Peu de jeunes de 18 ou 19 ans savent vraiment ce qu’ils veulent faire, mais il n’empêche qu’en ce moment, ils posent un des choix les plus décisifs de leur vie. Il est très tentant de se laisser guider par la grande offre de jobs dans les secteurs techniques et médicaux, mais il faut toutefois d’abord déterminer ses passions et ses centres d’intérêt.

Les diplômes médicaux et techniques sont recherchés

Pour ceux qui jettent un œil sur les offres d’emploi, le choix est en effet un jeu d’enfant. «Si vous analysez le marché du travail, ce sont surtout les filières médicales qui se portent bien. La dentisterie vient en première place, mais la médecine fait aussi un très bon score. Ensuite, la kinésithérapie a aussi le vent en poupe en raison du vieillissement de la population», précise Vivian Roks.
«Si le monde médical ne vous intéresse pas, vous pouvez aussi envisager une filière technique. Ingénieur civil est toujours une option sûre, comme aussi ingénieur industriel ou n’importe quel profil technique.
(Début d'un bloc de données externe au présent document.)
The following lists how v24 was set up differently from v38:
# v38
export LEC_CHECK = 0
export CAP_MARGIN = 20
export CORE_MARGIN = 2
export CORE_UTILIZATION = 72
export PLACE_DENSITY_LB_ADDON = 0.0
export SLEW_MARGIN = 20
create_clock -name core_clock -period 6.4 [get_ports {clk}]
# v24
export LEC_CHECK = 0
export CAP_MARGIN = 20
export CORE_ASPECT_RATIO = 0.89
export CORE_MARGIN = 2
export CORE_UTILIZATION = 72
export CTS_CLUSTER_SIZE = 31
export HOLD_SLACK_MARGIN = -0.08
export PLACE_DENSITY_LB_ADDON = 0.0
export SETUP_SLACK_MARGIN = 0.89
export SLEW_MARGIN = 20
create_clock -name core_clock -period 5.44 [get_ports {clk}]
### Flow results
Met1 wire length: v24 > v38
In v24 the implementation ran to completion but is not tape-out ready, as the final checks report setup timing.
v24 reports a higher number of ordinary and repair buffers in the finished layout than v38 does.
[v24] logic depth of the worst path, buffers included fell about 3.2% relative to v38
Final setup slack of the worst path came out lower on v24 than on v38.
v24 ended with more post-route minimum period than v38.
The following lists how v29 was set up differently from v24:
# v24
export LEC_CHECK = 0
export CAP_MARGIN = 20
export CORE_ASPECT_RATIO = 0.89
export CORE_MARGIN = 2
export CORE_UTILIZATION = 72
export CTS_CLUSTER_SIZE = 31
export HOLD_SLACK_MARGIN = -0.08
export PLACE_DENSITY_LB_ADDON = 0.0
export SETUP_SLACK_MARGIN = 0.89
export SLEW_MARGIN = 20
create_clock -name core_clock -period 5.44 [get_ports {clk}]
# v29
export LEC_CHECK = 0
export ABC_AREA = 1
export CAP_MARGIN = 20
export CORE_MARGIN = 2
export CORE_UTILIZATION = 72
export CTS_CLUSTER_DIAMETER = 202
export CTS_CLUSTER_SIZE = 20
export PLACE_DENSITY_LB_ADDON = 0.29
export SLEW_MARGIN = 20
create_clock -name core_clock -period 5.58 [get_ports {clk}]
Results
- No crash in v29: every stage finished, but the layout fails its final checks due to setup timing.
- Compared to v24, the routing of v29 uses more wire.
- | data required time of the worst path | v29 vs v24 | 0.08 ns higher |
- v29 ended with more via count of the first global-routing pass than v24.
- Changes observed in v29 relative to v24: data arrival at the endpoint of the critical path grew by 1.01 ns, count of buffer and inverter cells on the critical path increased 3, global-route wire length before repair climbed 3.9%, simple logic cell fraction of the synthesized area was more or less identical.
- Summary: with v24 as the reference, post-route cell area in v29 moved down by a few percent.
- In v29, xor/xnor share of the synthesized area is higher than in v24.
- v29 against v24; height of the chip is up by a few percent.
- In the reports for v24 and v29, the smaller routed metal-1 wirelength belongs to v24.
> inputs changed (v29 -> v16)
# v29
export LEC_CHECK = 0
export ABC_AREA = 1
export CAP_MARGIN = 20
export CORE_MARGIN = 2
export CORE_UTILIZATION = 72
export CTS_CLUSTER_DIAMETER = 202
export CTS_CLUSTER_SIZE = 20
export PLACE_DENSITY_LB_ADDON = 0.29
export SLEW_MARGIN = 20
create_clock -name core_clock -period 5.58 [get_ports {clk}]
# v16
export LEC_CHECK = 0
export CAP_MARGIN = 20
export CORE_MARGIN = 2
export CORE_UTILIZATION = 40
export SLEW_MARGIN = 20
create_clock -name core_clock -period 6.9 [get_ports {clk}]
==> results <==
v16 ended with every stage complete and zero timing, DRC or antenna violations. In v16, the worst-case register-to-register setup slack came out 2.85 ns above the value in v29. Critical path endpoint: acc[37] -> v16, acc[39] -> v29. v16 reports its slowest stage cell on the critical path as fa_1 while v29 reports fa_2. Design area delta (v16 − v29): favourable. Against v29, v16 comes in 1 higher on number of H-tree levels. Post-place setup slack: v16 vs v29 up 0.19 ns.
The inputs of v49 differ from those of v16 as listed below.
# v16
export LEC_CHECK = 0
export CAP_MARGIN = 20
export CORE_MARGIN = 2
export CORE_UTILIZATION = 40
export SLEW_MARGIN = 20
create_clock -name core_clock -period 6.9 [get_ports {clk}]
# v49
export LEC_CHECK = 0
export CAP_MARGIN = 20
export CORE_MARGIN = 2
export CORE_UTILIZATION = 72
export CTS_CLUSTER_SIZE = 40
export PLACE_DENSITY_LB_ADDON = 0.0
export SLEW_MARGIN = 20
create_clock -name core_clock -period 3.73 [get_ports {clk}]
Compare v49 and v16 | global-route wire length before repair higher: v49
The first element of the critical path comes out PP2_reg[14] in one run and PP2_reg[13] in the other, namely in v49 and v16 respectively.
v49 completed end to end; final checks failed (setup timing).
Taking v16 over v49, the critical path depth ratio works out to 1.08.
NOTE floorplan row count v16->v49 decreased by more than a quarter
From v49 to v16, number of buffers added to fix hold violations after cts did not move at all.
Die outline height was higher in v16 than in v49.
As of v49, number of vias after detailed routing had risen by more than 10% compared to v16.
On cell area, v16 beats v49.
==> 12-21 <==
==> flow/design.v (excerpt) <==
module sd_card_top
#(
	parameter  SPI_LOW_SPEED_DIV = 248,          
	parameter  SPI_HIGH_SPEED_DIV = 0            
)
(
	input            clk,
	input            rst,
	output           SD_nCS,                     
	output           SD_DCLK,                    
	output           SD_MOSI,                    
	input            SD_MISO,                    
	output           sd_init_done,               
	input            sd_sec_read,                
	input[31:0]      sd_sec_read_addr,           
	output[7:0]      sd_sec_read_data,           
	output           sd_sec_read_data_valid,     
	output           sd_sec_read_end,            
	input            sd_sec_write,               
	input[31:0]      sd_sec_write_addr,          
	input[7:0]       sd_sec_write_data,          
	output           sd_sec_write_data_req,      
	output           sd_sec_write_end            
);
clock: 2.34 ns
lec_check: 0
abc_area: 0
cap_margin: 5
cell_pad_in_sites_global_placement: 0
core_aspect_ratio: 0.95
core_margin: 2
core_utilization: 72
cts_cluster_diameter: 29
cts_cluster_size: 14
hold_slack_margin: -0.09
slew_margin: 30
tns_end_percent: 95
run.sh (not shown) runs the stock make flow with config.mk's settings and CLKGATE_MAP_FILE=.
==> inputs of 10-20, as changes to 12-21 <==
- ABC_AREA: 0 -> default
- CAP_MARGIN: 5 -> 20
- CELL_PAD_IN_SITES_GLOBAL_PLACEMENT: 0 -> default
- CORE_ASPECT_RATIO: 0.95 -> default
- CORE_UTILIZATION: 72 -> 66
- CTS_CLUSTER_DIAMETER: 29 -> default
- CTS_CLUSTER_SIZE: 14 -> 15
- HOLD_SLACK_MARGIN: -0.09 -> default
- SLEW_MARGIN: 30 -> 20
- TNS_END_PERCENT: 95 -> default
==> flow/constraint.sdc (replaced) <==
create_clock -name core_clock -period 2.24 [get_ports {clk}]
set_input_delay 0.4480 -clock core_clock [delete_from_list [all_inputs] [get_ports {clk}]]
set_output_delay 0.4480 -clock core_clock [all_outputs]
set_load 0.01 [all_outputs]
==> inputs of 11-08, as changes to 12-21 <==
- CAP_MARGIN: 5 -> 20
- CORE_ASPECT_RATIO: 0.95 -> 1.35
- CTS_CLUSTER_DIAMETER: 29 -> default
- HOLD_SLACK_MARGIN: -0.09 -> default
- PLACE_DENSITY: default -> 0.35
- SETUP_SLACK_MARGIN: default -> -0.19
==> flow/constraint.sdc (replaced) <==
create_clock -name core_clock -period 2.21 [get_ports {clk}]
set_input_delay 0.4420 -clock core_clock [delete_from_list [all_inputs] [get_ports {clk}]]
set_output_delay 0.4420 -clock core_clock [all_outputs]
set_load 0.01 [all_outputs]
==> inputs of 01-15, as changes to 12-21 <==
- ABC_AREA: 0 -> default
- CAP_MARGIN: 5 -> 20
- CELL_PAD_IN_SITES_GLOBAL_PLACEMENT: 0 -> default
- CORE_ASPECT_RATIO: 0.95 -> default
- CORE_UTILIZATION: 72 -> 40
- CTS_CLUSTER_DIAMETER: 29 -> default
- CTS_CLUSTER_SIZE: 14 -> default
- HOLD_SLACK_MARGIN: -0.09 -> default
- SLEW_MARGIN: 30 -> 20
- TNS_END_PERCENT: 95 -> default
==> flow/constraint.sdc (replaced) <==
create_clock -name core_clock -period 5.0 [get_ports {clk}]
set_input_delay 1.0000 -clock core_clock [delete_from_list [all_inputs] [get_ports {clk}]]
set_output_delay 1.0000 -clock core_clock [all_outputs]
set_load 0.01 [all_outputs]
==> results <==
In 10-20 the first-iteration DRC count is larger than in 01-15, by about 40%. 12-21 did not get past global routing (5_1_grt). 11-08 ran to the end with violations: setup timing. 10-20 completed and failed the layout checks on setup timing. 01-15 ran to the end with no violations. The lowest via count belongs to 01-15, the highest to 11-08. Against 11-08, the worst hold slack of 10-20 is better by 0.017 ns. In 01-15 the clock power is smaller than in 11-08, by 48%. Between 01-15 and 10-20, the lower critical path depth is in 10-20 (gap 2). In synthesized cell count, 01-15 and 12-21 do not differ.
== exp/delta ==
Design wallace_mul, start of the top module:
module wallace_mul(input [15:0] a, input [15:0] b, output [32:0] out, input clk);
Size: about 720 flip-flops, ~0.024 mm2 of cells after synthesis.
export LEC_CHECK = 0
export ABC_AREA = 0
export CAP_MARGIN = 0
export CORE_MARGIN = 3
export CORE_UTILIZATION = 17
export GPL_ROUTABILITY_DRIVEN = 0
export HOLD_SLACK_MARGIN = -0.01
export MAX_ROUTING_LAYER = met4
export PLACE_DENSITY = 0.47
export SLEW_MARGIN = 40
create_clock -name core_clock -period 4.4 [get_ports {clk}]
run.sh (not shown) runs the stock make flow with config.mk's settings and CLKGATE_MAP_FILE=.
Input changes introduced in exp/yarrow (baseline for comparison: exp/delta):
Settings: a deleted MAX_ROUTING_LAYER that had been met4; a change of CORE_MARGIN from 3 to 2; a change of CAP_MARGIN from 0 to 20; a change of CORE_UTILIZATION from 17 to 40; a change of SLEW_MARGIN from 40 to 20; a deleted ABC_AREA that had been 0; a change of PLACE_DENSITY from 0.47 to 0.6; a deleted HOLD_SLACK_MARGIN that had been -0.01; a deleted GPL_ROUTABILITY_DRIVEN that had been 0; a change of the clock period (ns, I/O delays scaled along) from 4.4 to 4.25.
### Flow results
Summary: with exp/delta as the reference, number of CTS-inserted buffers in exp/yarrow moved up by a few percent.
NOTE placed cell area exp/delta->exp/yarrow decreased by a few percent
exp/yarrow vs exp/delta: biggest fanout along the worst timing path down
When exp/yarrow is measured against exp/delta, its synthesis-to-finish area growth turns out 5.1 points lower.
The higher clock-buffer cell count came out of exp/delta.
The following lists how exp/nickel was set up differently from exp/yarrow:
Settings: a change of CAP_MARGIN from 20 to 35; a change of PLACE_DENSITY from 0.6 to 0.47; an added ABC_AREA of 0; a change of CORE_UTILIZATION from 40 to 17; a change of the clock period (ns, I/O delays scaled along) from 4.25 to 4.4.
Results
Diff exp/yarrow..exp/nickel | count of max-cap constraint violations | unchanged
Die size: exp/nickel exceeds exp/yarrow
exp/yarrow -> exp/nickel: area occupied by multi-input gates flat
Changes observed in exp/nickel relative to exp/yarrow: routed wire length rose 11%; clock network area share -0.85 points.
exp/nickel — worst-case setup margin in the final layout 0.024 ns lower, exp/yarrow as reference
Modified inputs, exp/tundra compared to exp/nickel
Settings: setting MAX_ROUTING_LAYER to met4 for the first time; setting GPL_ROUTABILITY_DRIVEN to 0 for the first time; changing SLEW_MARGIN from 20 to 40.
--- outcome ---
- Delta(critical path depth, exp/tundra - exp/nickel) < 0
- Worst hold slack after final layout is lower on exp/tundra
- For core utilization, exp/nickel and exp/tundra come out practically identical.
- The fill cell instance count of the final layout of exp/tundra and that of exp/nickel are within noise of each other.
- | data required time of the critical path | exp/tundra vs exp/nickel | ≈ equal |
- Delta (exp/tundra minus exp/nickel): area of all placed cells without fillers was more or less identical, share of the final layout cell area in sequential cells saw little to no change, reported clock group power higher.
- Worst setup slack after placement across exp/tundra and exp/nickel: no real change.
- Slack of the critical path across exp/tundra and exp/nickel: no real change.

---

Setup of v20:
The RTL this note starts from:
==> flow/design.v <==
module cla32(input [31:0]a, input [31:0]b,output [32:0]out);
wire [1:0]w[0:32], L1[0:31], L2[0:31], L3[0:31], L4[0:31],L5[0:31];
wire L6[31:0];
genvar q;
generate    for(q=0; q<=31; q=q+1) begin
                  current_status s(.a(a[q]),.b(b[q]),.t(w[q+1]));
            end
endgenerate
assign w[0] = 0;
generate    for(q=0;q<=30;q=q+1) begin
                  look_ahead l(.s(w[31-q]),.f(w[30-q]),.o(L1[q]));
            end
endgenerate
assign L1[31] = w[0];
generate    for(q=0;q<=29;q=q+1) begin
                  look_ahead l(.s(L1[q]),.f(L1[q+2]),.o(L2[q]));
            end
endgenerate
assign L2[30] = L1[30];
assign L2[31] = L1[31];
generate    for(q=0;q<=27;q=q+1) begin
                  look_ahead l(.s(L2[q]),.f(L2[q+4]),.o(L3[q]));
            end
endgenerate
assign {L3[28], L3[29], L3[30], L3[31]} = {L2[28], L2[29], L2[30], L2[31]};
generate    for(q=0;q<=23;q=q+1) begin
                  look_ahead l(.s(L3[q]),.f(L3[q+8]),.o(L4[q]));
            end
endgenerate
generate    for(q=24;q<=31;q=q+1) begin
                  assign L4[q] = L3[q];
            end
endgenerate
generate    for(q=0;q<=15;q=q+1) begin
                  look_ahead l(.s(L4[q]),.f(L4[q+16]),.o(L5[q]));
            end
endgenerate
generate    for(q=16;q<=31;q=q+1) begin
                  assign L5[q] = L4[q];
            end
endgenerate
generate    for(q=0;q<=31;q=q+1) begin
                  assign L6[q] = a[q] ^ b[q] ^ L5[31-q][0];
            end
endgenerate
generate    for(q=0;q<=31;q=q+1) begin
                  assign out[q] = L6[q];
            end
            assign out[32] = w[0];
endgenerate
endmodule
== pepper ==
## mac
module mac(
input clk, 
input rstn, 
input vld_i, 
input [215:0] win, 
input [215:0] din,
output[ 20:0] acc_o, 
output        vld_o
);
wire[15:0] y00;
wire[15:0] y01;
wire[15:0] y02;
wire[15:0] y03;
wire[15:0] y04;
wire[15:0] y05;
wire[15:0] y06;
wire[15:0] y07;
wire[15:0] y08;
wire[15:0] y09;
wire[15:0] y10;
wire[15:0] y11;
wire[15:0] y12;
wire[15:0] y13;
wire[15:0] y14;
wire[15:0] y15;
wire[15:0] y16;
wire[15:0] y17;
wire[15:0] y18;
wire[15:0] y19;
wire[15:0] y20;
wire[15:0] y21;
wire[15:0] y22;
wire[15:0] y23;
wire[15:0] y24;
wire[15:0] y25;
wire[15:0] y26;
reg vld_i_d0, vld_i_d1, vld_i_d2, vld_i_d3, vld_i_d4;
mul u_mul_00(.clk(clk), .w(win[  7:  0]),.x(din[  7:  0]),.y(y00));
mul u_mul_01(.clk(clk), .w(win[ 15:  8]),.x(din[ 15:  8]),.y(y01));
mul u_mul_02(.clk(clk), .w(win[ 23: 16]),.x(din[ 23: 16]),.y(y02));
mul u_mul_03(.clk(clk), .w(win[ 31: 24]),.x(din[ 31: 24]),.y(y03));
mul u_mul_04(.clk(clk), .w(win[ 39: 32]),.x(din[ 39: 32]),.y(y04));
mul u_mul_05(.clk(clk), .w(win[ 47: 40]),.x(din[ 47: 40]),.y(y05));
mul u_mul_06(.clk(clk), .w(win[ 55: 48]),.x(din[ 55: 48]),.y(y06));
mul u_mul_07(.clk(clk), .w(win[ 63: 56]),.x(din[ 63: 56]),.y(y07));
mul u_mul_08(.clk(clk), .w(win[ 71: 64]),.x(din[ 71: 64]),.y(y08));
mul u_mul_09(.clk(clk), .w(win[ 79: 72]),.x(din[ 79: 72]),.y(y09));
mul u_mul_10(.clk(clk), .w(win[ 87: 80]),.x(din[ 87: 80]),.y(y10));
mul u_mul_11(.clk(clk), .w(win[ 95: 88]),.x(din[ 95: 88]),.y(y11));
mul u_mul_12(.clk(clk), .w(win[103: 96]),.x(din[103: 96]),.y(y12));
mul u_mul_13(.clk(clk), .w(win[111:104]),.x(din[111:104]),.y(y13));
mul u_mul_14(.clk(clk), .w(win[119:112]),.x(din[119:112]),.y(y14));
mul u_mul_15(.clk(clk), .w(win[127:120]),.x(din[127:120]),.y(y15));
mul u_mul_16(.clk(clk), .w(win[135:128]),.x(din[135:128]),.y(y16));
mul u_mul_17(.clk(clk), .w(win[143:136]),.x(din[143:136]),.y(y17));
mul u_mul_18(.clk(clk), .w(win[151:144]),.x(din[151:144]),.y(y18));
mul u_mul_19(.clk(clk), .w(win[159:152]),.x(din[159:152]),.y(y19));
mul u_mul_20(.clk(clk), .w(win[167:160]),.x(din[167:160]),.y(y20));
mul u_mul_21(.clk(clk), .w(win[175:168]),.x(din[175:168]),.y(y21));
mul u_mul_22(.clk(clk), .w(win[183:176]),.x(din[183:176]),.y(y22));
  ...
For scale: ~2,700 flip-flops, about 460 I/O pins.
export LEC_CHECK = 0
export CAP_MARGIN = 20
export CORE_MARGIN = 2
export CORE_UTILIZATION = 68
export SLEW_MARGIN = 20
create_clock -name core_clock -period 6.0 [get_ports {clk}]
run.sh (not shown) runs the stock make flow with config.mk's settings and CLKGATE_MAP_FILE=.
> inputs changed (pepper -> amber)
-- flow/config.mk --
<<< pepper, line 10
export CORE_UTILIZATION = 68
>>> amber, line 10
export CORE_UTILIZATION = 72
export PLACE_DENSITY_LB_ADDON = 0.01
==> flow/constraint.sdc <==
create_clock -name core_clock -period 4.29 [get_ports {clk}]
set_input_delay 0.8580 -clock core_clock [delete_from_list [all_inputs] [get_ports {clk}]]
set_output_delay 0.8580 -clock core_clock [all_outputs]
set_load 0.01 [all_outputs]
Results
pepper | status: complete | timing, DRC, antenna: pass. The flow completed for amber, but it is not clean: the layout still shows negative setup slack. Of pepper and amber, the run reporting the lower sequential share of layout area was amber. amber — number of vias per cell after detailed routing about 3.4% higher, pepper as reference. First-pass GRT wire length, pepper and amber: higher on amber. Number of clock-tree buffers in the layout shrinks by a few percent when moving from pepper to amber. Against pepper, amber reports a worst slew slack as a fraction of its limit that is higher.
Here is what was changed in the inputs of harbor compared with amber.
-- flow/config.mk --
<<< amber, line 11
export PLACE_DENSITY_LB_ADDON = 0.01
>>> harbor, line 11
export CTS_CLUSTER_SIZE = 14
export PLACE_DENSITY_LB_ADDON = 0.2
export SETUP_SLACK_MARGIN = 0.85
==> flow/constraint.sdc <==
create_clock -name core_clock -period 5.09 [get_ports {clk}]
set_input_delay 1.0180 -clock core_clock [delete_from_list [all_inputs] [get_ports {clk}]]
set_output_delay 1.0180 -clock core_clock [all_outputs]
set_load 0.01 [all_outputs]
==> results <==
amber had finished all stages when the layout checks came back failing, citing negative setup slack. Although it ran to completion, harbor produced a layout that fails the final checks because of negative setup slack. Changes observed in harbor relative to amber: wire length on met3 decreased about 26%; final wirelength moved down; initial antenna violation count saw a decrease; met2 usage in global routing went down 5.8 points; non-clock buffer count fell by 1,320. Destination of the critical timing path = u_mul_16.u_dsp.m_r[13]: amber; destination of the critical timing path = u_mul_03.u_dsp.m_r[14]: harbor. Against amber, harbor comes in 0.02 ns lower on largest stage delay on the critical path. harbor reports a lower first-pass GRT wire length than amber does. harbor vs. amber: timing-limited maximum frequency went up.
Here is what was changed in the inputs of violet compared with harbor.
-- flow/config.mk --
<<< harbor, line 8
>>> violet, line 8
export ABC_AREA = 1
<<< harbor, line 11
export CTS_CLUSTER_SIZE = 14
export PLACE_DENSITY_LB_ADDON = 0.2
export SETUP_SLACK_MARGIN = 0.85
>>> violet, line 12
export CTS_CLUSTER_DIAMETER = 201
export PLACE_DENSITY_LB_ADDON = 0.01
<<< harbor, line 15
>>> violet, line 15
export TNS_END_PERCENT = 5
==> flow/constraint.sdc <==
create_clock -name core_clock -period 4.29 [get_ports {clk}]
set_input_delay 0.8580 -clock core_clock [delete_from_list [all_inputs] [get_ports {clk}]]
set_output_delay 0.8580 -clock core_clock [all_outputs]
set_load 0.01 [all_outputs]
==> results <==
Largest net degree at the start of global routing: violet higher than harbor
Compared with harbor, violet shows a higher global-route met3 utilization.
violet finished all stages; however, its layout fails the closing checks, the failures being negative setup slack.
violet vs harbor, part of the Yosys area used for sequential elements went down by 1.7 points.
violet vs harbor, area growth from synthesis to layout went up by 3.9 points.
Lower final critical-path setup slack goes to violet over harbor.
On final critical delay including setup and external delays, the lower figure sits with harbor, not violet.
violet against harbor; gate count after technology mapping is up by more than 10%.


## run A
Starting RTL as in the previous note.
make LEC_CHECK=0 ABC_AREA=1 CAP_MARGIN=25 CELL_PAD_IN_SITES_DETAIL_PLACEMENT=2 CORE_MARGIN=6 CORE_UTILIZATION=52 GPL_ROUTABILITY_DRIVEN=0 GPL_TIMING_DRIVEN=0 HOLD_SLACK_MARGIN=0.23 MAX_ROUTING_LAYER=met5 MIN_ROUTING_LAYER=met2 PLACE_DENSITY_LB_ADDON=0.23 SETUP_SLACK_MARGIN=0.41 SLEW_MARGIN=20 finish   # period 5.35 ns
Run A: aborted in detailed placement (3_5_place_dp) (tool error)
What run B does differently from run A at the input level:
- a deleted ABC_AREA that had been 1
- a change of CORE_MARGIN from 6 to 2
- a change of CORE_UTILIZATION from 52 to 24
- a deleted CELL_PAD_IN_SITES_DETAIL_PLACEMENT that had been 2
- a deleted GPL_ROUTABILITY_DRIVEN that had been 0
- a deleted MIN_ROUTING_LAYER that had been met2
- a deleted MAX_ROUTING_LAYER that had been met5
- a deleted HOLD_SLACK_MARGIN that had been 0.23
- a deleted SETUP_SLACK_MARGIN that had been 0.41
- a deleted PLACE_DENSITY_LB_ADDON that had been 0.23
- a deleted GPL_TIMING_DRIVEN that had been 0
- a change of CAP_MARGIN from 25 to 20
- a change of the clock period (ns, I/O delays scaled along) from 5.35 to 5.52
--- outcome ---
Run B ran to completion and came out clean on the timing, DRC and antenna checks.
Re mean post-synth cell area: run B and run A aren't equal, and the higher value belongs to run B.
Run B against run A; count of instantiated cells in the yosys netlist is down by more than 10%.
Relative to run A, synthesized cell count has decreased by 20% in run B.
Compared run A against run B; mux share of post-synthesis cell area within noise.
Run B ended up with a higher site row count than run A did.
Taking run B as 1.0, run A lands at 0.72 on tally of unique sky130hd cells used after synthesis.
Delta (run B minus run A): area after synthesis fell by about 5%; share of synthesized cell area in and, or, nand and nor gates dropped 2.0 points.
## Diff of input files: run C against run B
- CORE_UTILIZATION now 62, was 24
- CTS_CLUSTER_SIZE now 95, previously not set
- the clock period (ns, I/O delays scaled along) now 4.23, was 5.52
[summary]
Run C completed end to end; final checks failed (negative setup slack). Compared with run B, in run C largest fanout on the critical path fell 3; maximum number of pins on one net before global-route repair lower. Diff run B -> run C: setup slack after layout lost 850 ps, total wire length after detailed routing dropped 28000 um. Cmp run C vs run B: post-layout minimum cycle time lower in run C.
Here is what was changed in the inputs of run D compared with run C.
- TNS_END_PERCENT: unset -> 10
- CORE_UTILIZATION: 62 -> 72
- CTS_CLUSTER_SIZE: 95 -> unset
- the clock period (ns, I/O delays scaled along): 4.23 -> 4.43
--- outcome ---
Going from run C to run D, total non-filler cell area in the finished layout -6900 um^2, post-CTS setup buffer count -about 80%, maximum operating frequency -3.0%, post-route core utilization +9.5 points. Run D vs run C — global placement routability congestion rose about 1.5%. Looking at path category of the worst min-delay check, the reg -> reg result is from run C; the in -> async one comes from run D. Run D finished all stages; however, its layout fails the closing checks, the failures being negative hold slack, negative setup slack.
L’électromécanique, une formation que l’on peut suivre dans l’enseignement secondaire, est aussi un diplôme très demandé», poursuit-elle.

It’s a digital world

Si vous ne trouvez pas là votre bonheur, vous pouvez envisager une filière économique ou le secteur TIC. «La numérisation commence aussi à imprégner le marché du travail. Les spécialistes des TIC sont fort demandés, mais aussi les personnes douées pour le numérique. Je songe par exemple dans ce cas aux marketeurs sociaux», clarifie-t-elle.
Enfin, Vivian Roks a aussi de bonnes nouvelles pour ceux qui sont sur le point de trancher. «Le marché du travail se porte nettement mieux qu’il y a quelques années. Il y a de nouveau plus de travail, si bien que les employeurs sont plus flexibles et ont moins d’exigences qu’avant. Le bon diplôme et la bonne mentalité suffisent déjà souvent pour avoir une chance de décrocher le job», conclut-elle.